A way to measure the similarity between two distributions $p$ and $q$ is to use the KL-Divergence (or relative entropy) defined as follows:
$$\mathbb{KL}[p\|q] = \sum_{k=1}^{K} p_k \log \frac{p_k}{q_k} = - \mathbb{H}(p) + \mathbb{H}(p,q)$$Where $\mathbb{H}(p,q) = - \sum_k p_k \log q_k$ is the cross entropy, that can be interpreted as the average number of bits needed to encode data coming from a source with distribution $p$ when we use a model $q$ to define our codebook. Therefore the KL-divergence can be interpreted as the extra information needed to encode the data, due to the use of distribution $q$ instead of $p$. The KL-Divergence is zero only if $p=q$ and is always positive.
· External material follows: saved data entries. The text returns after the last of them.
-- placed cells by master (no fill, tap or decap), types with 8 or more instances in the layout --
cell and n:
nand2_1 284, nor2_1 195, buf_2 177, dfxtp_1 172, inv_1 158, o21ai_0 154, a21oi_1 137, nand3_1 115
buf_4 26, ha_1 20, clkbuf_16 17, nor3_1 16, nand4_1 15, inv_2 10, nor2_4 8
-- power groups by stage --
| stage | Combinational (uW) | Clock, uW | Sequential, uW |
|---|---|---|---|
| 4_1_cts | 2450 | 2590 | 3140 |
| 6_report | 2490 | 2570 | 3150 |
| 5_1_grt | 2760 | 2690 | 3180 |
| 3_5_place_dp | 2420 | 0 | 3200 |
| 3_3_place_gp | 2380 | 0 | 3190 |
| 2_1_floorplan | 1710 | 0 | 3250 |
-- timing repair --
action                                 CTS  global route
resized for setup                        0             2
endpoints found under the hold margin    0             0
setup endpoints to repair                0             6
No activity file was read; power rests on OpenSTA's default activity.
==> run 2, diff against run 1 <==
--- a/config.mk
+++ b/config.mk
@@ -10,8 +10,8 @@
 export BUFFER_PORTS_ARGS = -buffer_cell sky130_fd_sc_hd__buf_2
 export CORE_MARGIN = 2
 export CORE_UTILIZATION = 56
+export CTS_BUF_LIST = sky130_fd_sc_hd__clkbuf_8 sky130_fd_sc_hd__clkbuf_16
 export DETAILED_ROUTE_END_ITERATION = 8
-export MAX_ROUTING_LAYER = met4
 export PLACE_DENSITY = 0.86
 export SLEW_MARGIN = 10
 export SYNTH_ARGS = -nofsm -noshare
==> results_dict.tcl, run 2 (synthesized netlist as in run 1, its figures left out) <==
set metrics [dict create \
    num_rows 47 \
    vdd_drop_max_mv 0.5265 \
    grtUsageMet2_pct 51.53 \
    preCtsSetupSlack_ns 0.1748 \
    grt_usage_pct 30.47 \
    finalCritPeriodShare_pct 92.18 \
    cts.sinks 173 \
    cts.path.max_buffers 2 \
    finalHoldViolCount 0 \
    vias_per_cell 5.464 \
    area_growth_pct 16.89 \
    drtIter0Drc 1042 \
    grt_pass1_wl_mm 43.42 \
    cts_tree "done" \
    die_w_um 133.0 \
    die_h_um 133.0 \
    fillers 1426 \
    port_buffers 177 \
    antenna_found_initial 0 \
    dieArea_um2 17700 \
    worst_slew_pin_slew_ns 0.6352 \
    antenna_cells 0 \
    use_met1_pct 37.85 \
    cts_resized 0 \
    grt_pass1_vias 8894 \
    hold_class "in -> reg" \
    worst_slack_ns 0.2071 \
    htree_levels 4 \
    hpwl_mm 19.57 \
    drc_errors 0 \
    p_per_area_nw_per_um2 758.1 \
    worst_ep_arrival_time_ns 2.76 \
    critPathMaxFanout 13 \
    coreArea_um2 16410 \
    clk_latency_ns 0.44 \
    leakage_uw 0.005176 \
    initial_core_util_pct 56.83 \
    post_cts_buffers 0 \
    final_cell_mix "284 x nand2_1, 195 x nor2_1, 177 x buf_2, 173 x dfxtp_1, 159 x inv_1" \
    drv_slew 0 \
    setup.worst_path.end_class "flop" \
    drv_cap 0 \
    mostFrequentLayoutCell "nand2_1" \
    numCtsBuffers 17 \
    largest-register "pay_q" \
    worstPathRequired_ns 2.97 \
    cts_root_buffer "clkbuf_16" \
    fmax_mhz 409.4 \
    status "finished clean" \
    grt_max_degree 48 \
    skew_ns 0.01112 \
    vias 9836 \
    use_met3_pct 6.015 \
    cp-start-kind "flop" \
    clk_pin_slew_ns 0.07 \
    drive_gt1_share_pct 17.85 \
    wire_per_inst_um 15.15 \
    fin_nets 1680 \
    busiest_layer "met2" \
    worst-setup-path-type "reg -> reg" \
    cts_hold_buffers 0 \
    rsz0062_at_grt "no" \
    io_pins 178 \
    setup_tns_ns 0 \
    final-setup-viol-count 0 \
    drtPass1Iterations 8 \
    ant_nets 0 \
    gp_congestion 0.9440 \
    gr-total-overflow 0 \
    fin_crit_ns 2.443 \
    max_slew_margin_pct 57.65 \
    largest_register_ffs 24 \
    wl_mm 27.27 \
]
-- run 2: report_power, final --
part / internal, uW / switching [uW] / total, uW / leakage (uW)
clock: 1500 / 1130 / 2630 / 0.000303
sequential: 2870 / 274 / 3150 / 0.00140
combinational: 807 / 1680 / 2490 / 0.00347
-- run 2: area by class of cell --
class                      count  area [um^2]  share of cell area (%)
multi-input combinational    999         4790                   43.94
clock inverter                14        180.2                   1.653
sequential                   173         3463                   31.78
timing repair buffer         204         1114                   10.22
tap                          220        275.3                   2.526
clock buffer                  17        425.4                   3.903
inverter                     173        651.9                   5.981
To measure how much knowing a random variable $X$ tells you about another one $Y$ we could use the correlation or coovariance, but it only works for real valued random variables and only captures linear relations. A more general approach is to use the mutual information:
$$I(X;Y) = \mathbb{KL}[P(X,Y)\|P(X)P(Y)]$$that is zero if the variables are independent. This can be read as:
$$I(X;Y) = \mathbb{H}(X) - \mathbb{H}(X|Y)$$where $\mathbb{H}(X|Y) = \sum_y p(y) \mathbb{H}(X|Y=y)$ is the conditional entropy. This way we can interpret the MI as the reduction of uncertainty about X after knowing about $Y$. For continuous random variables, one can use the generalization of the MI called MIC (maximal information coefficient).